## What you are asked to do
All lines in the data that hold the word "instances" need copying.

Saved data entries
☆ ☆ ☆ ☆ ☆

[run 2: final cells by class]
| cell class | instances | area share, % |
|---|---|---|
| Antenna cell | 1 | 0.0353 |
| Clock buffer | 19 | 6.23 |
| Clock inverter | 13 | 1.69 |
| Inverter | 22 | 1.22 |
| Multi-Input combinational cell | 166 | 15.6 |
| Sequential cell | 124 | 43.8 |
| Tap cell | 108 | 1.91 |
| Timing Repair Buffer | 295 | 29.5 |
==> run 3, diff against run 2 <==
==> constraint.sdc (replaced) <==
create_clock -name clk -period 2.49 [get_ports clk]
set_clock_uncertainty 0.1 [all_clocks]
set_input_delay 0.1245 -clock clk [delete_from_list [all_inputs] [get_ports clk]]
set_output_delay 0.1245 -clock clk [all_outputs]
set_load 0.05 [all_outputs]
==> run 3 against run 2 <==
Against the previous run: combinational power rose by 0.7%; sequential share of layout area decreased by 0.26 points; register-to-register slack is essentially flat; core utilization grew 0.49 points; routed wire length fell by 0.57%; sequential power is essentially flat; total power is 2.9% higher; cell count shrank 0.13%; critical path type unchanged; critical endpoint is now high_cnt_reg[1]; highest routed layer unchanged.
==> src/core/rtc_cfg.svh <==
// Purpose: offsets, field positions, reset values and timing counts
// Assumes: 4-bit register index, 8-bit data, 25 MHz system clock
// Notes: included by the control top and the calendar modules
`ifndef RTC_CFG_SVH
`define RTC_CFG_SVH

// ****************************************
// register offsets
// ****************************************
`define RTC_OFF_CTRL 4'h0
`define RTC_OFF_FLAG 4'h1
`define RTC_OFF_R64 4'h2
`define RTC_OFF_CNT0 4'h3
`define RTC_OFF_CNT_LAST 4'h9
`define RTC_OFF_ALM0 4'ha

// ****************************************
// field positions
// ****************************************
`define RTC_CTRL_PEF 7
`define RTC_CTRL_PSEL_HI 6
`define RTC_CTRL_PSEL_LO 4
`define RTC_CTRL_OSC 3
`define RTC_CTRL_ROUND 2
`define RTC_CTRL_DRST 1
`define RTC_CTRL_RUN 0
`define RTC_FLAG_CF 7
`define RTC_FLAG_CIE 4
`define RTC_FLAG_AIE 3
`define RTC_FLAG_AF 0
`define RTC_ALM_EN 7

// ****************************************
// reset values
// ****************************************
`define RTC_CTRL_RST 8'h09
`define RTC_FLAG_RST 8'h00
`define RTC_ALM_RST 8'h00

// ****************************************
// timing
// ****************************************
`define RTC_CLK_NS 40
`define RTC_ROUND_LIMIT_NS 91600
`define RTC_ROUND_LIMIT_CYC (`RTC_ROUND_LIMIT_NS / `RTC_CLK_NS)
`define RTC_DIV_W 16
`define RTC_R64_LO 9
`define RTC_SEC_BITS 15

`endif

==> src/core/rtc_pkg.sv <==
// Purpose: shared types of the calendar control block
// Assumes: binary counter fields
// Notes: constants live in rtc_cfg.svh
package rtc_pkg;

  typedef enum logic [2:0] {
    rtc_per_none,
    rtc_per_256th,
    rtc_per_64th,
    rtc_per_16th,
    rtc_per_4th,
    rtc_per_half,
    rtc_per_1s,
    rtc_per_2s
  } rtc_period_t;

  typedef struct packed {
    logic [6:0] sec;
    logic [6:0] min;
    logic [4:0] hour;
    logic [2:0] wkday;
    logic [4:0] date;
    logic [3:0] month;
    logic [6:0] year;
  } rtc_time_t;

endpackage : rtc_pkg

==> src/core/rtc_cal_if.sv <==
// Purpose: links control top with calendar and alarm modules
// Assumes: one clock domain
// Notes: wr_sel indexes counter or alarm field
`timescale 1ns/100ps
interface rtc_cal_if;
  logic sec_tick;
  logic round;
  logic run;
  logic cnt_wr;
  logic alm_wr;
  logic [2:0] wr_sel;
  logic [7:0] wr_data;
  rtc_pkg::rtc_time_t now;
  logic sec_inc;
  logic match;
  logic [5:0][7:0] alm_regs;

  modport ctrl (
    output sec_tick, round, run, cnt_wr, alm_wr, wr_sel, wr_data,
    input now, sec_inc, match, alm_regs
  );
  modport cal (
    input sec_tick, round, run, cnt_wr, wr_sel, wr_data,
    output now, sec_inc
  );
  modport alm (
    input alm_wr, wr_sel, wr_data, now,
    output match, alm_regs
  );
endinterface : rtc_cal_if

==> src/core/rtc_calendar.sv <==
// Purpose: seconds to year counters with rounding
// Assumes: binary fields, 31-day months
// Notes: writes ignored while counting
`timescale 1ns/100ps
`include "rtc_cfg.svh"
module rtc_calendar (
  // clock and reset
  input wire logic clk_i,
  input wire logic rst_i,
  // control link
  rtc_cal_if.cal cal
);

  // carry in bit 7, next value in bits 6:0
  function automatic logic [7:0] step(input logic [6:0] v,
    input logic [6:0] lo, input logic [6:0] hi, input logic en);
    if (!en)
      step = {1'b0, v};
    else if (v >= hi)
      step = {1'b1, lo};
    else
      step = {1'b0, 7'(v + 7'h01)};
  endfunction : step

  rtc_pkg::rtc_time_t now;
  wire logic sec_en = cal.run && cal.sec_tick;
  wire logic round_up = cal.round && (now.sec >= 7'h1e);
  wire logic [7:0] s_st = step(now.sec, 7'h00, 7'h3b, sec_en);
  wire logic min_en = cal.round ? round_up : s_st[7];
  wire logic [7:0] m_st = step(now.min, 7'h00, 7'h3b, min_en);
  wire logic [7:0] h_st = step({2'b00, now.hour}, 7'h00, 7'h17,
    m_st[7]);
  wire logic [7:0] w_st = step({4'h0, now.wkday}, 7'h00, 7'h06,
    h_st[7]);
  wire logic [7:0] d_st = step({2'b00, now.date}, 7'h01, 7'h1f,
    h_st[7]);
  wire logic [7:0] mo_st = step({3'b000, now.month}, 7'h01, 7'h0c,
    d_st[7]);
  wire logic [7:0] y_st = step(now.year, 7'h00, 7'h63, mo_st[7]);
  wire logic wr_ok = cal.cnt_wr && !cal.run;

  always_ff @(posedge clk_i or posedge rst_i)
  begin
    if (rst_i)
    begin
      now <= '{7'h00, 7'h00, 5'h00, 3'h0, 5'h01, 4'h1, 7'h00};
    end
    else if (wr_ok)
    begin
      case (cal.wr_sel)
        3'h0: now.sec <= cal.wr_data[6:0];
        3'h1: now.min <= cal.wr_data[6:0];
        3'h2: now.hour <= cal.wr_data[4:0];
        3'h3: now.wkday <= cal.wr_data[2:0];
        3'h4: now.date <= cal.wr_data[4:0];
        3'h5: now.month <= cal.wr_data[3:0];
        3'h6: now.year <= cal.wr_data[6:0];
        default: now <= now;
      endcase
    end
    else
    begin
      now.sec <= cal.round ? 7'h00 : s_st[6:0];
      now.min <= m_st[6:0];
      now.hour <= h_st[4:0];
      now.wkday <= w_st[2:0];
      now.date <= d_st[4:0];
      now.month <= mo_st[3:0];
      now.year <= y_st[6:0];
    end
  end

  assign cal.now = now;
  assign cal.sec_inc = sec_en || cal.round;

endmodule : rtc_calendar

==> src/core/rtc_alarm.sv <==
// Purpose: alarm field registers and match detection
// Assumes: enable bit 7 in each field
// Notes: match is a one-cycle pulse on entering a match
`timescale 1ns/100ps
`include "rtc_cfg.svh"
module rtc_alarm (
  // clock and reset
  input wire logic clk_i,
  input wire logic rst_i,
  // control link
  rtc_cal_if.alm alm
);

  logic [5:0][7:0] regs;
  logic match_q;
  wire logic [5:0] en;
  wire logic [5:0] eq;

  assign eq[0] = regs[0][6:0] == alm.now.sec;
  assign eq[1] = regs[1][6:0] == alm.now.min;
  assign eq[2] = regs[2][4:0] == alm.now.hour;
  assign eq[3] = regs[3][2:0] == alm.now.wkday;
  assign eq[4] = regs[4][4:0] == alm.now.date;
  assign eq[5] = regs[5][3:0] == alm.now.month;

  genvar i;
  generate
    for (i = 0; i < 6; i++)
    begin : g_en
      assign en[i] = regs[i][`RTC_ALM_EN];
    end
  endgenerate

  // no enabled field means no alarm at all
  wire logic match_now = (|en) && (&(~en | eq));

  always_ff @(posedge clk_i or posedge rst_i)
  begin
    if (rst_i)
    begin
      regs <= {6{`RTC_ALM_RST}};
      match_q <= 1'b0;
    end
    else
    begin
      if (alm.alm_wr)
        regs[alm.wr_sel] <= alm.wr_data;
      match_q <= match_now;
    end
  end

  assign alm.match = match_now && !match_q;
  assign alm.alm_regs = regs;

endmodule : rtc_alarm

==> src/core/rtc_ctrl_top.sv <==
// Purpose: run, round and periodic control of the calendar clock
// Assumes: crystal level sampled on clk_i; manual reset synchronous
// Notes: registers reached through a plain strobe port
`timescale 1ns/100ps
`include "rtc_cfg.svh"
module rtc_ctrl_top (
  // clock and resets
  input wire logic clk_i,
  input wire logic rst_i,
  input wire logic manual_rst_i,
  // crystal
  input wire logic calendar_crystal_input_i,
  output logic oscillator_enable_o,
  // register port
  input wire logic [3:0] addr_i,
  input wire logic [7:0] wdata_i,
  input wire logic we_i,
  input wire logic re_i,
  output logic [7:0] rdata_o,
  // interrupt requests
  output logic periodic_irq_o,
  output logic alarm_irq_o,
  output logic carry_irq_o
);

  // ****************************************
  // helpers
  // ****************************************
  // low divider bits that must be all ones for one interval
  function automatic logic [`RTC_DIV_W-1:0] period_mask(
    input rtc_pkg::rtc_period_t sel);
    case (sel)
      rtc_pkg::rtc_per_256th: period_mask = 16'h007f;
      rtc_pkg::rtc_per_64th: period_mask = 16'h01ff;
      rtc_pkg::rtc_per_16th: period_mask = 16'h07ff;
      rtc_pkg::rtc_per_4th: period_mask = 16'h1fff;
      rtc_pkg::rtc_per_half: period_mask = 16'h3fff;
      rtc_pkg::rtc_per_1s: period_mask = 16'h7fff;
      rtc_pkg::rtc_per_2s: period_mask = 16'hffff;
      default: period_mask = 16'h0000;
    endcase
  endfunction : period_mask

  function automatic logic all_ones(input logic [`RTC_DIV_W-1:0] v,
    input logic [`RTC_DIV_W-1:0] m);
    all_ones = (m != 16'h0000) && ((v & m) == m);
  endfunction : all_ones

  // ****************************************
  // state
  // ****************************************
  logic periodic_flag;
  rtc_pkg::rtc_period_t period_select;
  logic oscillator_enable;
  logic counter_run;
  logic carry_flag;
  logic carry_irq_enable;
  logic alarm_interrupt_enable;
  logic alarm_flag;
  logic [`RTC_DIV_W-1:0] div;
  logic xs1;
  logic xs2;
  logic xs3;
  logic xstable;
  logic rd_pend;
  logic [7:0] rdata;

  rtc_cal_if link ();

  // ****************************************
  // crystal edge detection
  // ****************************************
  // a level counts only once second and third stage agree
  wire logic xagree = xs2 == xs3;
  wire logic xrise = xagree && xs3 && !xstable;
  wire logic osc_tick = xrise && oscillator_enable;

  always_ff @(posedge clk_i or posedge rst_i)
  begin
    if (rst_i)
    begin
      xs1 <= 1'b0;
      xs2 <= 1'b0;
      xs3 <= 1'b0;
      xstable <= 1'b0;
    end
    else
    begin
      xs1 <= calendar_crystal_input_i;
      xs2 <= xs1;
      xs3 <= xs2;
      if (xagree)
        xstable <= xs3;
    end
  end

  // ****************************************
  // register decode
  // ****************************************
  wire logic sel_ctrl = addr_i == `RTC_OFF_CTRL;
  wire logic sel_flag = addr_i == `RTC_OFF_FLAG;
  wire logic sel_r64 = addr_i == `RTC_OFF_R64;
  wire logic sel_cnt = (addr_i >= `RTC_OFF_CNT0) &&
    (addr_i <= `RTC_OFF_CNT_LAST);
  wire logic sel_alm = addr_i >= `RTC_OFF_ALM0;
  wire logic [3:0] cnt_idx = addr_i - `RTC_OFF_CNT0;
  wire logic [3:0] alm_idx = addr_i - `RTC_OFF_ALM0;
  wire logic wr_ctrl = we_i && sel_ctrl;
  wire logic wr_flag = we_i && sel_flag;
  wire logic rd_count = re_i && (sel_r64 || sel_cnt);

  // action bits are pulses and never stored
  wire logic round_pulse = wr_ctrl && wdata_i[`RTC_CTRL_ROUND];
  wire logic drst_pulse = wr_ctrl && wdata_i[`RTC_CTRL_DRST];

  // ****************************************
  // divider chain and 64 Hz counter
  // ****************************************
  wire logic [`RTC_DIV_W-1:0] sec_mask = 16'h7fff;
  wire logic [`RTC_DIV_W-1:0] r64_mask = 16'h01ff;
  wire logic sec_tick = osc_tick && all_ones(div, sec_mask);
  wire logic r64_carry = osc_tick && all_ones(div, r64_mask);
  wire logic period_hit = osc_tick &&
    all_ones(div, period_mask(period_select));

  always_ff @(posedge clk_i or posedge rst_i)
  begin
    if (rst_i)
      div <= 16'h0000;
    else if (round_pulse || drst_pulse)
      div <= 16'h0000;
    else if (osc_tick)
      div <= div + 16'h0001;
  end

  // ****************************************
  // calendar and alarm
  // ****************************************
  assign link.sec_tick = sec_tick;
  assign link.round = round_pulse;
  assign link.run = counter_run;
  assign link.cnt_wr = we_i && sel_cnt;
  assign link.alm_wr = we_i && sel_alm;
  assign link.wr_sel = sel_alm ? alm_idx[2:0] : cnt_idx[2:0];
  assign link.wr_data = wdata_i;

  rtc_calendar u_cal (
    .clk_i(clk_i),
    .rst_i(rst_i),
    .cal(link.cal)
  );

  rtc_alarm u_alm (
    .clk_i(clk_i),
    .rst_i(rst_i),
    .alm(link.alm)
  );

  // ****************************************
  // control register
  // ****************************************
  // set beats a same-cycle clear; writing 1 keeps the flag as is
  wire logic next_periodic_flag = period_hit ||
    (periodic_flag && !(wr_ctrl && !wdata_i[`RTC_CTRL_PEF]));

  always_ff @(posedge clk_i or posedge rst_i)
  begin
    if (rst_i)
    begin
      periodic_flag <= 1'(`RTC_CTRL_RST >> `RTC_CTRL_PEF);
      period_select <= rtc_pkg::rtc_per_none;
      oscillator_enable <= 1'(`RTC_CTRL_RST >> `RTC_CTRL_OSC);
      counter_run <= 1'(`RTC_CTRL_RST >> `RTC_CTRL_RUN);
    end
    else if (manual_rst_i)
    begin
      // oscillator and run bits survive a manual reset
      periodic_flag <= 1'b0;
      period_select <= rtc_pkg::rtc_per_none;
    end
    else
    begin
      // no standby path here: contents simply hold
      periodic_flag <= next_periodic_flag;
      if (wr_ctrl)
      begin
        period_select <= rtc_pkg::rtc_period_t'(
          wdata_i[`RTC_CTRL_PSEL_HI:`RTC_CTRL_PSEL_LO]);
        oscillator_enable <= wdata_i[`RTC_CTRL_OSC];
        counter_run <= wdata_i[`RTC_CTRL_RUN];
      end
    end
  end

  // ****************************************
  // flag register
  // ****************************************
  // carry seen in the read cycle or the one after it
  wire logic carry_ev = r64_carry || link.sec_inc;
  wire logic carry_set = carry_ev && (rd_count || rd_pend);
  wire logic next_carry_flag = carry_set ||
    (carry_flag && !(wr_flag && !wdata_i[`RTC_FLAG_CF]));
  wire logic next_alarm_flag = link.match ||
    (alarm_flag && !(wr_flag && !wdata_i[`RTC_FLAG_AF]));

  always_ff @(posedge clk_i or posedge rst_i)
  begin
    if (rst_i)
    begin
      carry_flag <= 1'b0;
      carry_irq_enable <= 1'b0;
      alarm_interrupt_enable <= 1'b0;
      alarm_flag <= 1'b0;
      rd_pend <= 1'b0;
    end
    else
    begin
      rd_pend <= rd_count;
      carry_flag <= next_carry_flag;
      if (manual_rst_i)
      begin
        carry_irq_enable <= 1'b0;
        alarm_interrupt_enable <= 1'b0;
        alarm_flag <= 1'b0;
      end
      else
      begin
        alarm_flag <= next_alarm_flag;
        if (wr_flag)
        begin
          carry_irq_enable <= wdata_i[`RTC_FLAG_CIE];
          alarm_interrupt_enable <= wdata_i[`RTC_FLAG_AIE];
        end
      end
    end
  end

  // ****************************************
  // read path
  // ****************************************
  // action bits always read back as zero
  wire logic [7:0] ctrl_word = {periodic_flag, period_select,
    oscillator_enable, 1'b0, 1'b0, counter_run};
  wire logic [7:0] flag_word = {carry_flag, 2'b00, carry_irq_enable,
    alarm_interrupt_enable, 2'b00, alarm_flag};
  wire rtc_pkg::rtc_time_t now = link.now;
  logic [7:0] cnt_word;
  logic [7:0] read_word;

  always_comb
  begin
    case (cnt_idx[2:0])
      3'h0: cnt_word = {1'b0, now.sec};
      3'h1: cnt_word = {1'b0, now.min};
      3'h2: cnt_word = {3'b000, now.hour};
      3'h3: cnt_word = {5'h00, now.wkday};
      3'h4: cnt_word = {3'b000, now.date};
      3'h5: cnt_word = {4'h0, now.month};
      3'h6: cnt_word = {1'b0, now.year};
      default: cnt_word = 8'h00;
    endcase
  end

  always_comb
  begin
    if (sel_ctrl)
      read_word = ctrl_word;
    else if (sel_flag)
      read_word = flag_word;
    else if (sel_r64)
      read_word = {2'b00, div[`RTC_SEC_BITS-1:`RTC_R64_LO]};
    else if (sel_cnt)
      read_word = cnt_word;
    else
      read_word = link.alm_regs[alm_idx[2:0]];
  end

  always_ff @(posedge clk_i or posedge rst_i)
  begin
    if (rst_i)
      rdata <= 8'h00;
    else
      rdata <= re_i ? read_word : 8'h00;
  end

  // ****************************************
  // outputs
  // ****************************************
  assign rdata_o = rdata;
  assign oscillator_enable_o = oscillator_enable;
  assign periodic_irq_o = periodic_flag;
  assign alarm_irq_o = alarm_flag && alarm_interrupt_enable;
  assign carry_irq_o = carry_flag && carry_irq_enable;

endmodule : rtc_ctrl_top

==> config.mk <==
export PLATFORM = sky130hd
export DESIGN_NAME = rtc_ctrl_top
export DESIGN_NICKNAME = d
export VERILOG_FILES = /design/src/core/rtc_pkg.sv /design/src/core/rtc_cal_if.sv /design/src/core/rtc_calendar.sv /design/src/core/rtc_alarm.sv /design/src/core/rtc_ctrl_top.sv
export VERILOG_INCLUDE_DIRS = /design/src /design/src/core
export SDC_FILE = /design/constraint.sdc
export NUM_CORES = 1
export LEC_CHECK = 0
export BUFFER_PORTS_ARGS = -buffer_cell sky130_fd_sc_hd__buf_4
export CORE_UTILIZATION = 35
export DETAILED_ROUTE_END_ITERATION = 8
export PLACE_DENSITY = 0.62
export SLEW_MARGIN = 10
export SYNTH_ARGS = -nofsm -noshare
export SYNTH_HDL_FRONTEND = slang
export SYNTH_SLANG_ARGS = --single-unit
==> constraint.sdc <==
create_clock -name clk_i -period 5.72 [get_ports clk_i]
set_input_delay 1.144 -clock clk_i [delete_from_list [all_inputs] [get_ports clk_i]]
set_output_delay 1.144 -clock clk_i [all_outputs]
set_load 0.005 [all_outputs]
==> results of run 1 <==
==> critical path: cells and delay by family <==
family                   cells  cell delay (ns)
AO/OA/AOI/OAI                2             0.95
adder cells (fa/ha/maj)      1             0.58
buffers and inverters        2             0.44
multiplexers                 1             0.27
AND/OR/NAND/NOR              3             0.80
==> cell type report <==
type | instances | share of cell area [%]
Clock buffer | 20 | 5.26
Clock inverter | 12 | 2.12
Inverter | 27 | 1.22
Multi-Input combinational cell | 567 | 48.2
Sequential cell | 126 | 36.4
Tap cell | 275 | 3.96
Timing Repair Buffer | 33 | 2.85
==> power by group <==
part	internal (W)	switching, W
registers	0.00112	0.000331
clock network	0.000756	0.000422
logic	0.000410	0.000369
==> synth_stat cells, types with 5 or more instances <==
cell,count
sky130_fd_sc_hd__dfrtp_1,122
sky130_fd_sc_hd__nor2_1,73
sky130_fd_sc_hd__mux2_2,70
sky130_fd_sc_hd__nand2_1,48
sky130_fd_sc_hd__nand3_1,36
sky130_fd_sc_hd__a21oi_1,34
sky130_fd_sc_hd__o21ai_0,32
sky130_fd_sc_hd__inv_1,26
sky130_fd_sc_hd__clkbuf_1,25
sky130_fd_sc_hd__xnor2_1,24
sky130_fd_sc_hd__xor2_1,24
sky130_fd_sc_hd__ha_1,19
sky130_fd_sc_hd__a22oi_1,15
sky130_fd_sc_hd__a31oi_1,14
sky130_fd_sc_hd__buf_2,12
sky130_fd_sc_hd__and2_1,9
sky130_fd_sc_hd__mux2i_1,9
sky130_fd_sc_hd__o22ai_1,9
sky130_fd_sc_hd__mux4_2,8
sky130_fd_sc_hd__nand4_1,8
sky130_fd_sc_hd__and3_1,7
sky130_fd_sc_hd__nor3_1,6
sky130_fd_sc_hd__a222oi_1,5
sky130_fd_sc_hd__nand2b_1,5
sky130_fd_sc_hd__nand3b_1,5
sky130_fd_sc_hd__nor2b_1,5
sky130_fd_sc_hd__nor4_1,5
sky130_fd_sc_hd__o211ai_1,5
==> logic make-up after synthesis <==
| group | after synthesis | share of synthesized area [%] |
|---|---|---|
| AND/OR/NAND/NOR | 228 | 15.0 |
| adder cells (fa/ha/maj) | 19 | 3.10 |
| buffers and inverters | 71 | 4.07 |
| flip-flops | 126 | 41.2 |
| XOR/XNOR | 48 | 5.49 |
| multiplexers | 88 | 14.0 |
| AO/OA/AOI/OAI | 184 | 17.0 |
==> registers in the layout, summed over array words and instances, names as in the netlist, 3 cells and up <==
signal and count:
period_select 3, rdata_o 8, u_cal.cal.now 38, u_alm.alm.alm_regs 48
div 16
==> stage by stage <==
step	instance area, µm²	cells	setup slack, ns	utilization [%]	total power, W
final	8690	1060	1.83	40.9	0.00341
after global routing	8690	1060	1.62	40.9	0.00358
after CTS	8690	1060	1.94	40.9	0.00342
after detailed placement	8050	1028	1.48	37.9	0.00223
after global placement	8050	1028	1.53	37.9	0.00220
after floorplan	7660	764	1.23	-	0.00195
==> metal layers <==
| metal | GRT usage, % | vias to the layer above | share of wire [%] |
|---|---|---|---|
| li1 | - | 2837 | - |
| met1 | 28.5 | 3025 | 46 |
| met2 | 30.6 | 217 | 44 |
| met3 | 5.00 | 51 | 6.6 |
| met5 | 0 | - | 0 |
| met4 | 8.54 | 0 | 3.4 |
==> worst paths after layout <==
check | start | end
max | addr_i[0] | u_cal.cal.now[27]
min | xs1 | xs2
max reg2reg | u_cal.cal.now[31] | u_cal.cal.now[27]
min reg2reg | xs1 | xs2
max in group asynchronous | rst_i | u_cal.cal.now[23]
min in group asynchronous | rst_i | u_alm.alm.alm_regs[38]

☆ ☆ ☆ ☆ ☆

## Output of the task
| cell class | instances | area share, % |
type | instances | share of cell area [%]
==> synth_stat cells, types with 5 or more instances <==
==> registers in the layout, summed over array words and instances, names as in the netlist, 3 cells and up <==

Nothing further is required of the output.